* Work instructions
Check each line below for "cells" and give the count of those that have it, nothing else.

Dataset entries
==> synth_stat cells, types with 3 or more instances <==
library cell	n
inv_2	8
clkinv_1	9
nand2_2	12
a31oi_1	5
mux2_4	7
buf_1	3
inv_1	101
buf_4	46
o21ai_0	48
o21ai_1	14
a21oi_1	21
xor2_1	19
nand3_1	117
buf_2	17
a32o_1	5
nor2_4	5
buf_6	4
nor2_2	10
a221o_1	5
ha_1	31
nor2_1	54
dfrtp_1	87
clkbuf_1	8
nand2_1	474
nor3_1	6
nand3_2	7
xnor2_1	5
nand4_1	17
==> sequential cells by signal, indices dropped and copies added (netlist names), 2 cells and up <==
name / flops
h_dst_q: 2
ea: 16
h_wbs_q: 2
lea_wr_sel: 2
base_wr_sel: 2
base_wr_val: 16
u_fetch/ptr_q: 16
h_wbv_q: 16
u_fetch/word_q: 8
==> src/rtl/hbus_regif.sv <==
// Top: host bus register interface. Synchronises the host pins, decodes the
// access, runs the register file and generates the ready/acknowledge enable.
// Assumes: style_moto is static; the open-drain pads sit outside this block.
module hbus_regif
    import hbus_pkg::*;
#(
    parameter int  NREG = 4,
    parameter int  DW   = 8,
    localparam int AW   = $clog2(NREG),
    localparam int SW   = 4 + AW + DW
) (
    input  logic               clk,
    input  logic               rst_n,
    input  logic               style_moto,
    input  logic               cs_n,
    input  logic               ale,
    input  logic [AW-1:0]      addr_sep,
    input  logic               rd_ds_n,
    input  logic               wr_rw,
    input  logic [DW-1:0]      ad_in,
    output logic [DW-1:0]      ad_out,
    output logic               ad_oe,
    output logic               rdy_oe,
    output logic [NREG*DW-1:0] cfg_q
);
    localparam logic [SW-1:0] IDLE_PINS = {3'b111, 1'b0, {AW{1'b0}}, {DW{1'b0}}};

    style_e        style;
    logic [SW-1:0] pins_s;
    logic          cs_n_s, rd_ds_n_s, wr_rw_s, ale_s;
    logic [AW-1:0] addr_s;
    logic [DW-1:0] ad_s;
    logic          mux_mode;
    logic [AW-1:0] eff_addr;
    logic          rd_act, wr_act, acc, acc_q, hs_q, commit;

    assign style = style_e'(style_moto);

    hbus_sync #(.W(SW), .RST_VAL(IDLE_PINS)) u_sync (
        .clk   (clk),
        .rst_n (rst_n),
        .d     ({cs_n, rd_ds_n, wr_rw, ale, addr_sep, ad_in}),
        .q     (pins_s)
    );
    assign {cs_n_s, rd_ds_n_s, wr_rw_s, ale_s, addr_s, ad_s} = pins_s;

    hbus_decode #(.AW(AW), .DW(DW)) u_dec (
        .clk       (clk),
        .rst_n     (rst_n),
        .style     (style),
        .cs_n_s    (cs_n_s),
        .rd_ds_n_s (rd_ds_n_s),
        .wr_rw_s   (wr_rw_s),
        .ale_s     (ale_s),
        .addr_s    (addr_s),
        .ad_s      (ad_s),
        .mux_mode  (mux_mode),
        .eff_addr  (eff_addr),
        .rd_act    (rd_act),
        .wr_act    (wr_act)
    );

    hbus_regfile #(.NREG(NREG), .DW(DW)) u_rf (
        .clk       (clk),
        .rst_n     (rst_n),
        .wr_act    (wr_act),
        .addr      (eff_addr),
        .wdata     (ad_s),
        .rdata     (ad_out),
        .commit    (commit),
        .regs_flat (cfg_q)
    );

    assign acc = rd_act | wr_act;

    // handshake: one-clock wait in Intel style, held acknowledge in Motorola style
    always_ff @(posedge clk) begin
        if (!rst_n) begin
            acc_q <= 1'b0;
            hs_q  <= 1'b0;
        end else begin
            acc_q <= acc;
            hs_q  <= (style == STY_MOTO) ? acc : (acc & ~acc_q);
        end
    end

    // raw chip select gates both drivers so they release without a clock
    assign rdy_oe = hs_q & ~cs_n;
    assign ad_oe  = rd_act & ~cs_n;
endmodule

* Answer space
2